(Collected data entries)
[src/verilog/rv32i_types_pkg.sv]
//------------------------------
// rv32i instruction encodings
// opcodes, funct3 codes and the
// packed views of one word
//------------------------------
package rv32i_types_pkg;

  typedef logic [31:0] word_t;

  // major opcodes in bits [6:0]
  typedef enum logic [6:0] {
    LUI     = 7'b0110111,
    AUIPC   = 7'b0010111,
    JAL     = 7'b1101111,
    JALR    = 7'b1100111,
    BRANCH  = 7'b1100011,
    LOAD    = 7'b0000011,
    STORE   = 7'b0100011,
    IMMED   = 7'b0010011,
    REGREG  = 7'b0110011,
    MISCMEM = 7'b0001111,
    SYSTEM  = 7'b1110011
  } opcode_t;

  typedef enum logic [2:0] {
    ADDI  = 3'b000,
    SLLI  = 3'b001,
    SLTI  = 3'b010,
    SLTIU = 3'b011,
    XORI  = 3'b100,
    SRI   = 3'b101,
    ORI   = 3'b110,
    ANDI  = 3'b111
  } imm_funct3_t;

  typedef enum logic [2:0] {
    ADDSUB = 3'b000,
    SLL    = 3'b001,
    SLT    = 3'b010,
    SLTU   = 3'b011,
    XOR    = 3'b100,
    SR     = 3'b101,
    OR     = 3'b110,
    AND    = 3'b111
  } reg_funct3_t;

  // 3'b100 is unused in the system space
  typedef enum logic [2:0] {
    PRIV   = 3'b000,
    CSRRW  = 3'b001,
    CSRRS  = 3'b010,
    CSRRC  = 3'b011,
    CSRRWI = 3'b101,
    CSRRSI = 3'b110,
    CSRRCI = 3'b111
  } system_funct3_t;

  typedef struct packed {
    logic [11:0] imm11_00;
    logic [4:0]  rs1;
    logic [2:0]  funct3;
    logic [4:0]  rd;
    opcode_t     opcode;
  } itype_t;

  typedef struct packed {
    logic [6:0] imm11_05;
    logic [4:0] rs2;
    logic [4:0] rs1;
    logic [2:0] funct3;
    logic [4:0] imm04_00;
    opcode_t    opcode;
  } stype_t;

  typedef struct packed {
    logic [6:0] funct7;
    logic [4:0] rs2;
    logic [4:0] rs1;
    logic [2:0] funct3;
    logic [4:0] rd;
    opcode_t    opcode;
  } rtype_t;

  typedef struct packed {
    logic       imm12;
    logic [5:0] imm10_05;
    logic [4:0] rs2;
    logic [4:0] rs1;
    logic [2:0] funct3;
    logic [3:0] imm04_01;
    logic       imm11;
    opcode_t    opcode;
  } sbtype_t;

  typedef struct packed {
    logic [19:0] imm31_12;
    logic [4:0]  rd;
    opcode_t     opcode;
  } utype_t;

  typedef struct packed {
    logic       imm20;
    logic [9:0] imm10_01;
    logic       imm11;
    logic [7:0] imm19_12;
    logic [4:0] rd;
    opcode_t    opcode;
  } ujtype_t;

endpackage

[src/verilog/dispatch_types_pkg.sv]
//------------------------------
// dispatch side types
// fetch packet, decoded record
// and decoder output encodings
//------------------------------
package dispatch_types_pkg;

  // word tagged with its pc
  typedef struct packed {
    rv32i_types_pkg::word_t pc;
    rv32i_types_pkg::word_t instr;
  } fetch_pkt_t;

  // functional unit select
  typedef enum logic [1:0] {
    ARITH_S     = 2'd0,
    MUL_S       = 2'd1,
    DIV_S       = 2'd2,
    LOADSTORE_S = 2'd3
  } sfu_type_t;

  typedef enum logic [3:0] {
    ALU_ADD  = 4'd0,
    ALU_SUB  = 4'd1,
    ALU_SLL  = 4'd2,
    ALU_SRL  = 4'd3,
    ALU_SRA  = 4'd4,
    ALU_AND  = 4'd5,
    ALU_OR   = 4'd6,
    ALU_XOR  = 4'd7,
    ALU_SLT  = 4'd8,
    ALU_SLTU = 4'd9
  } alu_op_t;

  // register write-back source
  typedef enum logic [2:0] {
    LOAD_SRC = 3'd0,
    JUMP_SRC = 3'd1,
    LUI_SRC  = 3'd2,
    ALU_SRC  = 3'd3,
    CSR_SRC  = 3'd4
  } w_src_t;

  typedef enum logic [1:0] {
    CSR_NONE = 2'd0,
    CSR_SWAP = 2'd1,
    CSR_SET  = 2'd2,
    CSR_CLR  = 2'd3
  } csr_op_t;

  typedef struct packed {
    rv32i_types_pkg::word_t   pc;
    rv32i_types_pkg::word_t   imm;
    rv32i_types_pkg::opcode_t opcode;
    sfu_type_t                sfu_type;
    alu_op_t                  alu_op;
    w_src_t                   w_src;
    csr_op_t                  csr_op;
    logic                     csr_imm;
    logic [4:0]               rd;
    logic [4:0]               rs1;
    logic [4:0]               rs2;
    logic                     wen;
    logic                     branch;
    logic                     jump;
    logic                     illegal;
    logic                     halt;
  } decoded_instr_t;

endpackage

[src/verilog/fetch_issuer.sv]
//------------------------------
// fetch issuer
// tags incoming words with a pc
// and pushes them on credits
//------------------------------
module fetch_issuer #(
  parameter int                     QUEUE_DEPTH = 4,
  parameter rv32i_types_pkg::word_t RESET_PC    = 32'h0000_0200
) (
  input  logic                           CLK,
  input  logic                           reset_i,
  input  rv32i_types_pkg::word_t         instr_i,
  input  logic                           instr_valid_i,
  input  logic                           credit_return_i,
  output logic                           instr_ready_o,
  output dispatch_types_pkg::fetch_pkt_t push_pkt_o,
  output logic                           push_valid_o
);
  import rv32i_types_pkg::*;

  localparam int CNT_W = $clog2(QUEUE_DEPTH + 1);

  logic [CNT_W-1:0] credit_cnt;
  word_t            pc_q;
  logic             accept;

  // one credit per free queue slot
  assign instr_ready_o = (credit_cnt != '0);
  assign accept        = instr_valid_i && instr_ready_o;

  // push goes out in the accept cycle
  assign push_valid_o     = accept;
  assign push_pkt_o.pc    = pc_q;
  assign push_pkt_o.instr = instr_i;

  always_ff @(posedge CLK) begin
    if (reset_i) begin
      credit_cnt <= CNT_W'(QUEUE_DEPTH);
      pc_q       <= RESET_PC;
    end else begin
      case ({accept, credit_return_i})
        2'b10:   credit_cnt <= credit_cnt - 1'b1;
        2'b01:   credit_cnt <= credit_cnt + 1'b1;
        default: credit_cnt <= credit_cnt;
      endcase
      if (accept) begin
        pc_q <= pc_q + 32'd4;
      end
    end
  end

  // queue must never hand back more credits than it has slots
  a_credit_bound: assert property (@(posedge CLK) disable iff (reset_i)
    credit_cnt <= CNT_W'(QUEUE_DEPTH))
    else $error("credit count 0x%0h above queue depth", credit_cnt);

endmodule

[src/verilog/instr_queue.sv]
//------------------------------
// instruction queue
// circular buffer of fetch
// packets, one credit per pop
//------------------------------
module instr_queue #(
  parameter int QUEUE_DEPTH = 4
) (
  input  logic                           CLK,
  input  logic                           reset_i,
  input  dispatch_types_pkg::fetch_pkt_t push_pkt_i,
  input  logic                           push_valid_i,
  input  logic                           pop_i,
  output dispatch_types_pkg::fetch_pkt_t head_pkt_o,
  output logic                           head_valid_o,
  output logic                           credit_return_o
);
  import dispatch_types_pkg::*;

  localparam int PTR_W = (QUEUE_DEPTH > 1) ? $clog2(QUEUE_DEPTH) : 1;
  localparam int CNT_W = $clog2(QUEUE_DEPTH + 1);

  fetch_pkt_t       mem [QUEUE_DEPTH];
  logic [PTR_W-1:0] wr_ptr;
  logic [PTR_W-1:0] rd_ptr;
  logic [CNT_W-1:0] count;
  logic             full;
  logic             empty;

  assign full  = (count == CNT_W'(QUEUE_DEPTH));
  assign empty = (count == '0);

  assign head_pkt_o      = mem[rd_ptr];
  assign head_valid_o    = !empty;
  assign credit_return_o = pop_i;

  // payload storage
  always_ff @(posedge CLK) begin
    if (push_valid_i) begin
      mem[wr_ptr] <= push_pkt_i;
    end
  end

  // pointers wrap at the depth, which need not be a power of two
  always_ff @(posedge CLK) begin
    if (reset_i) begin
      wr_ptr <= '0;
      rd_ptr <= '0;
      count  <= '0;
    end else begin
      if (push_valid_i) begin
        wr_ptr <= (wr_ptr == PTR_W'(QUEUE_DEPTH - 1)) ? '0 : wr_ptr + 1'b1;
      end
      if (pop_i) begin
        rd_ptr <= (rd_ptr == PTR_W'(QUEUE_DEPTH - 1)) ? '0 : rd_ptr + 1'b1;
      end
      case ({push_valid_i, pop_i})
        2'b10:   count <= count + 1'b1;
        2'b01:   count <= count - 1'b1;
        default: count <= count;
      endcase
    end
  end

  // issuer credits keep pushes in bounds
  a_no_overflow: assert property (@(posedge CLK) disable iff (reset_i)
    push_valid_i |-> !full)
    else $error("push into full queue");

  a_no_underflow: assert property (@(posedge CLK) disable iff (reset_i)
    pop_i |-> !empty)
    else $error("pop from empty queue");

endmodule

[src/verilog/control_unit.sv]
//------------------------------
// control unit
// decodes the queue head and
// holds the dispatch record
//------------------------------
module control_unit (
  input  logic                               CLK,
  input  logic                               reset_i,
  input  dispatch_types_pkg::fetch_pkt_t     head_pkt_i,
  input  logic                               head_valid_i,
  input  logic                               dispatch_ready_i,
  output logic                               pop_o,
  output dispatch_types_pkg::decoded_instr_t dispatch_o,
  output logic                               dispatch_valid_o
);
  import rv32i_types_pkg::*;
  import dispatch_types_pkg::*;

  word_t          instr;
  itype_t         instr_i;
  stype_t         instr_s;
  rtype_t         instr_r;
  sbtype_t        instr_sb;
  utype_t         instr_u;
  ujtype_t        instr_uj;
  opcode_t        opcode;
  decoded_instr_t dec;
  logic           is_imm;
  logic           is_reg;
  logic           sr;
  logic           add_sub;

  // views of the same word
  assign instr    = head_pkt_i.instr;
  assign instr_i  = itype_t'(instr);
  assign instr_s  = stype_t'(instr);
  assign instr_r  = rtype_t'(instr);
  assign instr_sb = sbtype_t'(instr);
  assign instr_u  = utype_t'(instr);
  assign instr_uj = ujtype_t'(instr);
  assign opcode   = opcode_t'(instr[6:0]);

  assign is_imm  = (opcode == IMMED);
  assign is_reg  = (opcode == REGREG);
  assign sr      = (is_imm && instr_i.funct3 == SRI) || (is_reg && instr_r.funct3 == SR);
  assign add_sub = is_reg && (instr_r.funct3 == ADDSUB);

  always_comb begin
    dec         = '0;
    dec.pc      = head_pkt_i.pc;
    dec.opcode  = opcode;
    dec.rd      = instr[11:7];
    dec.rs1     = instr[19:15];
    dec.rs2     = instr[24:20];
    dec.branch  = (opcode == BRANCH);
    dec.jump    = (opcode == JAL) || (opcode == JALR);
    // jump-to-self is the halt marker
    dec.halt    = (instr == 32'h0000_006f);

    // immediate by format
    case (opcode)
      IMMED, LOAD, JALR, SYSTEM, MISCMEM:
        dec.imm = {{20{instr_i.imm11_00[11]}}, instr_i.imm11_00};
      STORE:
        dec.imm = {{20{instr_s.imm11_05[6]}}, instr_s.imm11_05, instr_s.imm04_00};
      BRANCH:
        dec.imm = {{19{instr_sb.imm12}}, instr_sb.imm12, instr_sb.imm11,
                   instr_sb.imm10_05, instr_sb.imm04_01, 1'b0};
      LUI, AUIPC:
        dec.imm = {instr_u.imm31_12, 12'b0};
      JAL:
        dec.imm = {{11{instr_uj.imm20}}, instr_uj.imm20, instr_uj.imm19_12,
                   instr_uj.imm11, instr_uj.imm10_01, 1'b0};
      default:
        dec.imm = '0;
    endcase

    // functional unit with the m extension on funct7 of one
    if (is_reg && instr_r.funct7 == 7'b000_0001) begin
      dec.sfu_type = instr_r.funct3[2] ? DIV_S : MUL_S;
    end else if (opcode == LOAD || opcode == STORE) begin
      dec.sfu_type = LOADSTORE_S;
    end else begin
      dec.sfu_type = ARITH_S;
    end

    // alu op by first match
    if ((is_imm && instr_i.funct3 == SLLI) || (is_reg && instr_r.funct3 == SLL))
      dec.alu_op = ALU_SLL;
    else if (sr && instr[30])
      dec.alu_op = ALU_SRA;
    else if (sr)
      dec.alu_op = ALU_SRL;
    else if ((is_imm && instr_i.funct3 == ADDI) || opcode == AUIPC ||
             (add_sub && !instr[30]) || opcode == LOAD || opcode == STORE)
      dec.alu_op = ALU_ADD;
    else if (add_sub)
      dec.alu_op = ALU_SUB;
    else if ((is_imm && instr_i.funct3 == ANDI) || (is_reg && instr_r.funct3 == AND))
      dec.alu_op = ALU_AND;
    else if ((is_imm && instr_i.funct3 == ORI) || (is_reg && instr_r.funct3 == OR))
      dec.alu_op = ALU_OR;
    else if ((is_imm && instr_i.funct3 == XORI) || (is_reg && instr_r.funct3 == XOR))
      dec.alu_op = ALU_XOR;
    else if ((is_imm && instr_i.funct3 == SLTI) || (is_reg && instr_r.funct3 == SLT))
      dec.alu_op = ALU_SLT;
    else if ((is_imm && instr_i.funct3 == SLTIU) || (is_reg && instr_r.funct3 == SLTU))
      dec.alu_op = ALU_SLTU;
    else
      dec.alu_op = ALU_ADD;

    // csr op and immediate form
    if (opcode == SYSTEM) begin
      case (instr_i.funct3)
        CSRRW, CSRRWI: dec.csr_op = CSR_SWAP;
        CSRRS, CSRRSI: dec.csr_op = CSR_SET;
        CSRRC, CSRRCI: dec.csr_op = CSR_CLR;
        default:       dec.csr_op = CSR_NONE;
      endcase
      dec.csr_imm = instr_i.funct3[2] && (dec.csr_op != CSR_NONE);
    end

    case (opcode)
      LOAD:                  dec.w_src = LOAD_SRC;
      JAL, JALR:             dec.w_src = JUMP_SRC;
      LUI:                   dec.w_src = LUI_SRC;
      IMMED, AUIPC, REGREG:  dec.w_src = ALU_SRC;
      SYSTEM:                dec.w_src = CSR_SRC;
      default:               dec.w_src = LOAD_SRC;
    endcase

    case (opcode)
      IMMED, LUI, AUIPC, REGREG, JAL, JALR, LOAD: dec.wen = 1'b1;
      SYSTEM:  dec.wen = (dec.csr_op != CSR_NONE);
      default: dec.wen = 1'b0;
    endcase

    // illegal on unknown opcodes and on odd funct7 other than the m extension
    case (opcode)
      REGREG: dec.illegal = instr_r.funct7[0] && (instr_r.funct7 != 7'b000_0001);
      LUI, AUIPC, JAL, JALR, BRANCH, LOAD, STORE, IMMED, SYSTEM, MISCMEM:
        dec.illegal = 1'b0;
      default: dec.illegal = 1'b1;
    endcase
  end

  // take the head when the output slot is free or draining
  assign pop_o = head_valid_i && (!dispatch_valid_o || dispatch_ready_i);

  always_ff @(posedge CLK) begin
    if (reset_i) begin
      dispatch_valid_o <= 1'b0;
    end else if (pop_o) begin
      dispatch_valid_o <= 1'b1;
    end else if (dispatch_ready_i) begin
      dispatch_valid_o <= 1'b0;
    end
  end

  always_ff @(posedge CLK) begin
    if (pop_o) begin
      dispatch_o <= dec;
    end
  end

  a_hold_on_stall: assert property (@(posedge CLK) disable iff (reset_i)
    dispatch_valid_o && !dispatch_ready_i |=> dispatch_valid_o && $stable(dispatch_o))
    else $error("dispatch record changed under stall");

endmodule

[src/verilog/decode_frontend.sv]
//------------------------------
// decode front end top level
// issuer, queue, control unit
//------------------------------
module decode_frontend #(
  parameter int                     QUEUE_DEPTH = 4,
  parameter rv32i_types_pkg::word_t RESET_PC    = 32'h0000_0200
) (
  input  logic                               CLK,
  input  logic                               reset_i,
  input  rv32i_types_pkg::word_t             instr_i,
  input  logic                               instr_valid_i,
  output logic                               instr_ready_o,
  output dispatch_types_pkg::decoded_instr_t dispatch_o,
  output logic                               dispatch_valid_o,
  input  logic                               dispatch_ready_i
);
  import dispatch_types_pkg::*;

  fetch_pkt_t push_pkt;
  fetch_pkt_t head_pkt;
  logic       push_valid;
  logic       head_valid;
  logic       pop;
  logic       credit_return;

  fetch_issuer #(
    .QUEUE_DEPTH (QUEUE_DEPTH),
    .RESET_PC    (RESET_PC)
  ) u_fetch_issuer (
    .CLK             (CLK),
    .reset_i         (reset_i),
    .instr_i         (instr_i),
    .instr_valid_i   (instr_valid_i),
    .credit_return_i (credit_return),
    .instr_ready_o   (instr_ready_o),
    .push_pkt_o      (push_pkt),
    .push_valid_o    (push_valid)
  );

  instr_queue #(
    .QUEUE_DEPTH (QUEUE_DEPTH)
  ) u_instr_queue (
    .CLK             (CLK),
    .reset_i         (reset_i),
    .push_pkt_i      (push_pkt),
    .push_valid_i    (push_valid),
    .pop_i           (pop),
    .head_pkt_o      (head_pkt),
    .head_valid_o    (head_valid),
    .credit_return_o (credit_return)
  );

  control_unit u_control_unit (
    .CLK              (CLK),
    .reset_i          (reset_i),
    .head_pkt_i       (head_pkt),
    .head_valid_i     (head_valid),
    .dispatch_ready_i (dispatch_ready_i),
    .pop_o            (pop),
    .dispatch_o       (dispatch_o),
    .dispatch_valid_o (dispatch_valid_o)
  );

endmodule

[config.mk]
export PLATFORM = sky130hd
export DESIGN_NAME = decode_frontend
export DESIGN_NICKNAME = d
export VERILOG_FILES = /design/src/verilog/rv32i_types_pkg.sv /design/src/verilog/dispatch_types_pkg.sv /design/src/verilog/fetch_issuer.sv /design/src/verilog/instr_queue.sv /design/src/verilog/control_unit.sv /design/src/verilog/decode_frontend.sv
export SDC_FILE = /design/constraint.sdc
export NUM_CORES = 1
export LEC_CHECK = 0
export BUFFER_PORTS_ARGS = -buffer_cell sky130_fd_sc_hd__clkbuf_2
export CAP_MARGIN = 20
export CORE_MARGIN = 3
export CORE_UTILIZATION = 33
export CTS_BUF_LIST = sky130_fd_sc_hd__clkbuf_4 sky130_fd_sc_hd__clkbuf_8 sky130_fd_sc_hd__clkbuf_16
export DETAILED_ROUTE_END_ITERATION = 16
export GPL_TIMING_DRIVEN = 0
export PLACE_DENSITY = 0.53
export SETUP_SLACK_MARGIN = 0.5
export SLEW_MARGIN = 20
export SYNTH_ARGS = -nofsm -noshare
export SYNTH_HDL_FRONTEND = slang
export SYNTH_HIERARCHICAL = 1
export SYNTH_SLANG_ARGS = --single-unit
[constraint.sdc]
create_clock -name CLK -period 12.5 [get_ports CLK]
set_input_delay 0.625 -clock CLK [delete_from_list [all_inputs] [get_ports CLK]]
set_output_delay 0.625 -clock CLK [all_outputs]
set_load 0.02 [all_outputs]
# Yosys cells after proc, flatten, opt, wreduce, memory -nomap -nowiden
# Memory sizes are Yosys's and may differ from the RTL's. A register that Yosys moved wholly into a read port is not among the register bits.
# Index checks and enable logic that the tools add are counted.
# Widths: inputs -> output; s select.
[totals]
regBits = 146
latchBits = 0
ram_bits = 256
rom_bits = 0
output_inout_bits = 105
elab_cells = 144
memories = 1
[mem_list]
columns = ["memory", "depth", "width", "rd", "rd_ports_with_merged_regs", "write_ports", "line_no", "text"]
rows = [
  ["u_instr_queue.mem", 4, 64, 1, 1, 1, "instr_queue.sv:23", "fetch_pkt_t mem [QUEUE_DEPTH];"],
]
[classes]
n_addsub = 7
n_mul = 0
div = 0
order_cmp = 0
eq_ne = 25
shift = 0
mux = 29
bitwise = 0
reduce_logical = 58
[ops]
columns = ["cell", "count"]
rows = [
  ["$pmux 32 s5", 1],
  ["$add 32x3->32 const B", 1],
  ["$eq 32x7->1 const B", 1],
  ["$eq 7x7->1 const B", 4],
  ["$mux 3", 8],
  ["$logic_and 1x1->1", 23],
  ["$eq 7x6->1 const B", 3],
  ["$mux 2", 8],
  ["$eq 7x5->1 const B", 2],
  ["$logic_or 1x1->1", 14],
  ["$eq 3x3->1 const B", 4],
  ["$pmux 3 s2", 2],
  ["$pmux 3 s4", 1],
  ["$reduce_or 2->1", 6],
  ["$reduce_or 10->1", 1],
  ["$mux 4", 2],
  ["$reduce_bool 2->1", 4],
  ["$reduce_or 8->1", 1],
  ["$eq 7x1->1 const B", 1],
  ["$eq 7x2->1 const B", 1],
  ["$eq 7x4->1 const B", 1],
  ["$ne 7x1->1 const B", 1],
  ["$reduce_or 7->1", 1],
  ["$add 3x1->3 const B", 2],
  ["14 further kinds", 26],
]

# Longest topological paths before layout
# Gate-level depths: netlist of the first run.
[logic_depth]
depth_word = 12
ltp_mapped = 9
depth_no_buf = 9

# By module
# The synthesis of the first run kept the hierarchy.
[by_module_without_submodules]
columns = ["mod", "n_inst", "cells_each", "area_per_inst_um2", "seq_area_each_um2"]
rows = [
  ["instr_queue", 1, 378, 9750.6, 7867.5],
  ["control_unit", 1, 239, 3966.3, 3113.0],
  ["fetch_issuer", 1, 217, 1886.8, 660.6],
]

# Worst setup path before layout of the first run
# OpenSTA, ideal clock, no wires.
[synth_timing]
kind = "input port to flip-flop"
startpoint = "input port dispatch_ready_i"
endpoint = "register u_fetch_issuer.credit_cnt[2]"
setup_ns = 0.132
arrival_time_ns = 10.494
slack_ns = 1.874
path_stages = 9
n_path_buf = 1
path_cell_list = "inv_1 > a21boi_0 > buf_4 > ha_1 > inv_1 > fa_1 > xor2_1 > o21ai_0 > or3b_2"
[synth_between]
elab_chain_cells = 4
elab_cells_between_ends = 6
[synth_rtl]
columns = ["item", "line_no", "text"]
rows = [
  ["start: declaration", "decode_frontend.sv:16", "input logic dispatch_ready_i"],
  ["$logic_or 1x1->1 *", "control_unit.sv:148", "assign pop_o = head_valid_i && (!dispatch_valid_o || dispatch_ready_i);"],
  ["$logic_and 1x1->1 *", "control_unit.sv:148", ""],
  ["via pop", "decode_frontend.sv:24", "logic pop;"],
  ["$eq 2x1->1 / $eq 2x2->1 (equally long branches)", "fetch_issuer.sv:41", "case ({accept, credit_return_i})"],
  ["$pmux 3 s2 / $reduce_bool 2->1 (equally long branches)", "-", ""],
  ["end signal: assignment", "fetch_issuer.sv:42", "2'b10: credit_cnt <= credit_cnt - 1'b1;"],
  ["end signal: assignment", "fetch_issuer.sv:43", "2'b01: credit_cnt <= credit_cnt + 1'b1;"],
  ["end signal: assignment", "fetch_issuer.sv:44", "default: credit_cnt <= credit_cnt;"],
  ["end: declaration", "fetch_issuer.sv:23", "logic [CNT_W-1:0] credit_cnt;"],
]
# The timed path passes the listed nets; every way through them passes the cells marked *.
# A chain may end at the register's enable or synchronous reset.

# [Description of the task]
Among the records above, only the lines between the line holding "dec.alu_op = ALU_AND;" and the line holding "case (instr_i.funct3)", inclusive, are to be output, exactly as written.

# [Answer section]
      dec.alu_op = ALU_AND;
    else if ((is_imm && instr_i.funct3 == ORI) || (is_reg && instr_r.funct3 == OR))
      dec.alu_op = ALU_OR;
    else if ((is_imm && instr_i.funct3 == XORI) || (is_reg && instr_r.funct3 == XOR))
      dec.alu_op = ALU_XOR;
    else if ((is_imm && instr_i.funct3 == SLTI) || (is_reg && instr_r.funct3 == SLT))
      dec.alu_op = ALU_SLT;
    else if ((is_imm && instr_i.funct3 == SLTIU) || (is_reg && instr_r.funct3 == SLTU))
      dec.alu_op = ALU_SLTU;
    else
      dec.alu_op = ALU_ADD;

    // csr op and immediate form
    if (opcode == SYSTEM) begin
      case (instr_i.funct3)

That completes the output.